The wage growth was the highest since April 2009.
“If we continue to see wage growth move higher, it puts the Fed in play for a fourth rate hike, absent tariff concerns,” said Quincy Krosby, chief market strategist at Prudential Financial. “I don’t think this is going to be the beginning of a downturn in the market, but the fact is there had been other reports leading up to this suggesting wages had been moving higher. Today’s print is indicative of a tight labor market.”
Yields jumped after the numbers were released and stock futures fell on expectations the data justified more rate hikes from the Federal Reserve.
The news wasn’t all good on the employment front. Counts for the two previous months were lowered by 50,000 — from 248,000 to 208,000 in June and from 157,000 to 147,000 in July. In the big picture, though, the August number was in line with the average monthly gains of 196,000 over the past 12 months.
In addition, there was a surge in those counted as not in the labor force. The number rose by 692,000 to 96.3 million.
A broader measure of unemployment that takes into account discouraged workers and those at jobs part time for economic reasons edged lower, from 7.5 percent to 7.4 percent.
The big questions looming above all of this, of course, are both economic and political.
On the economic side, there’s the question of what impact, if any, the Administration’s economic policies are actually having on the economy going forward. While jobs growth has remained positive and we’ve seen some good Gross Domestic Product numbers, there’s no real indication that the tax cuts put in place last year are having the kind of impact that the Administration hoped they would when they were signed into law late last year. Partly this appears to be because corporations are not investing the tax savings they are experiencing in the ways that Republicans hoped, and instead either banking the money or using it for stock buybacks, neither of which add much of anything to the economy.
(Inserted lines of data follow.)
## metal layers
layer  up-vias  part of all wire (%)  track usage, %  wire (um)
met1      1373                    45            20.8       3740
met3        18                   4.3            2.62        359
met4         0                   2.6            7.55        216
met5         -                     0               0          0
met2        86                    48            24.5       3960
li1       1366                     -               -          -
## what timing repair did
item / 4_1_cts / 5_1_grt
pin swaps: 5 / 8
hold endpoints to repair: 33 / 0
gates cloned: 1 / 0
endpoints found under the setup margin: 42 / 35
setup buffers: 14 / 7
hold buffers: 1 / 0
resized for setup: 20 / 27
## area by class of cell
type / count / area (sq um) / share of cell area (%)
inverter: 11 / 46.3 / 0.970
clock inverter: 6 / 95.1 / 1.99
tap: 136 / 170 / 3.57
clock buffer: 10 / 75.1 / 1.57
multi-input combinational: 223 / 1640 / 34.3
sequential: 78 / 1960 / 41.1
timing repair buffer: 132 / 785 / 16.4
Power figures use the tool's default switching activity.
===== src/rtl/frame_pkg.sv =====
// Line-level constants shared by the parity frame transmitter and its future receiver.
package frame_pkg;

  // Serial line levels
  localparam logic LINE_IDLE = 1'b1;
  localparam logic START_BIT = 1'b0;
  localparam logic STOP_BIT  = 1'b1;

  // Line bits in one frame: start + data + parity + stop
  function automatic int frame_bits(input int width);
    return width + 3;
  endfunction

endpackage
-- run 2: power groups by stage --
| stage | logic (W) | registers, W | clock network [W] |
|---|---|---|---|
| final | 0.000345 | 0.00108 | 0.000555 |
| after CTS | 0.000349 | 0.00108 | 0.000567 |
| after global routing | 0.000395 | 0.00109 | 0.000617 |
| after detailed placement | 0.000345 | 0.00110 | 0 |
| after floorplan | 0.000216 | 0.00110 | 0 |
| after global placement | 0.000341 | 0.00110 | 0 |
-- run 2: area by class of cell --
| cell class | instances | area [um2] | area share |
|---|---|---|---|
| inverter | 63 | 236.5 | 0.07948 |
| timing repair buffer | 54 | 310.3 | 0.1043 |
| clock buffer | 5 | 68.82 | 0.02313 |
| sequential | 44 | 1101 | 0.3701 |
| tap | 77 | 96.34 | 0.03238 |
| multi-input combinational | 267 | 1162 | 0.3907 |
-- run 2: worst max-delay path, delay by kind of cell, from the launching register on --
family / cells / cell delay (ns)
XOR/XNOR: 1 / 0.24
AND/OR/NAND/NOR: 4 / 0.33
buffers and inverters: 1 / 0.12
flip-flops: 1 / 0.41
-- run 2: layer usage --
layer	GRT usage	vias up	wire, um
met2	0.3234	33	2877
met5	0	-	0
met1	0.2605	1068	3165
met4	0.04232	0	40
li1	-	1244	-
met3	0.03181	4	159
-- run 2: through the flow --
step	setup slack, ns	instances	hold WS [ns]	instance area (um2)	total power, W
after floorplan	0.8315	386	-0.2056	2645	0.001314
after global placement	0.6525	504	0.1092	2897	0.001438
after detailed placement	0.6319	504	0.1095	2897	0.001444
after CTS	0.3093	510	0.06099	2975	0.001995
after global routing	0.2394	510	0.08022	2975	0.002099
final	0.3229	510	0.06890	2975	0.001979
This is probably the main reason that the tax cuts are not doing well in the polls and why Republicans have largely abandoned plans to campaign on those cuts in the fall. Perhaps that will change in the coming months, but it seems unlikely. Additionally, it’s probable that whatever positive impact the tax cuts might have will be offset in whole or in part by the negative impact of the President’s misguided and foolish trade policies.
The second question is how all of this might impact the midterm elections. Given the importance that voters tend to put on so-called “pocketbook” issues when they go to the polls, the question of which of these forces ends up having the biggest impact when November rolls around could prove decisive in some close races. In that respect, Republicans arguably have reason to be hopeful since the economy appears to be healthy and it seems unlikely that we’ll see that change at any point in the near future. At the same time, though, the stagnation in wage growth is the area where these statistics tend to hit home for most Americans, and the stagnation in that area seems likely to continue. This is why it will be worthwhile to watch these numbers closely as Election Day gets closer.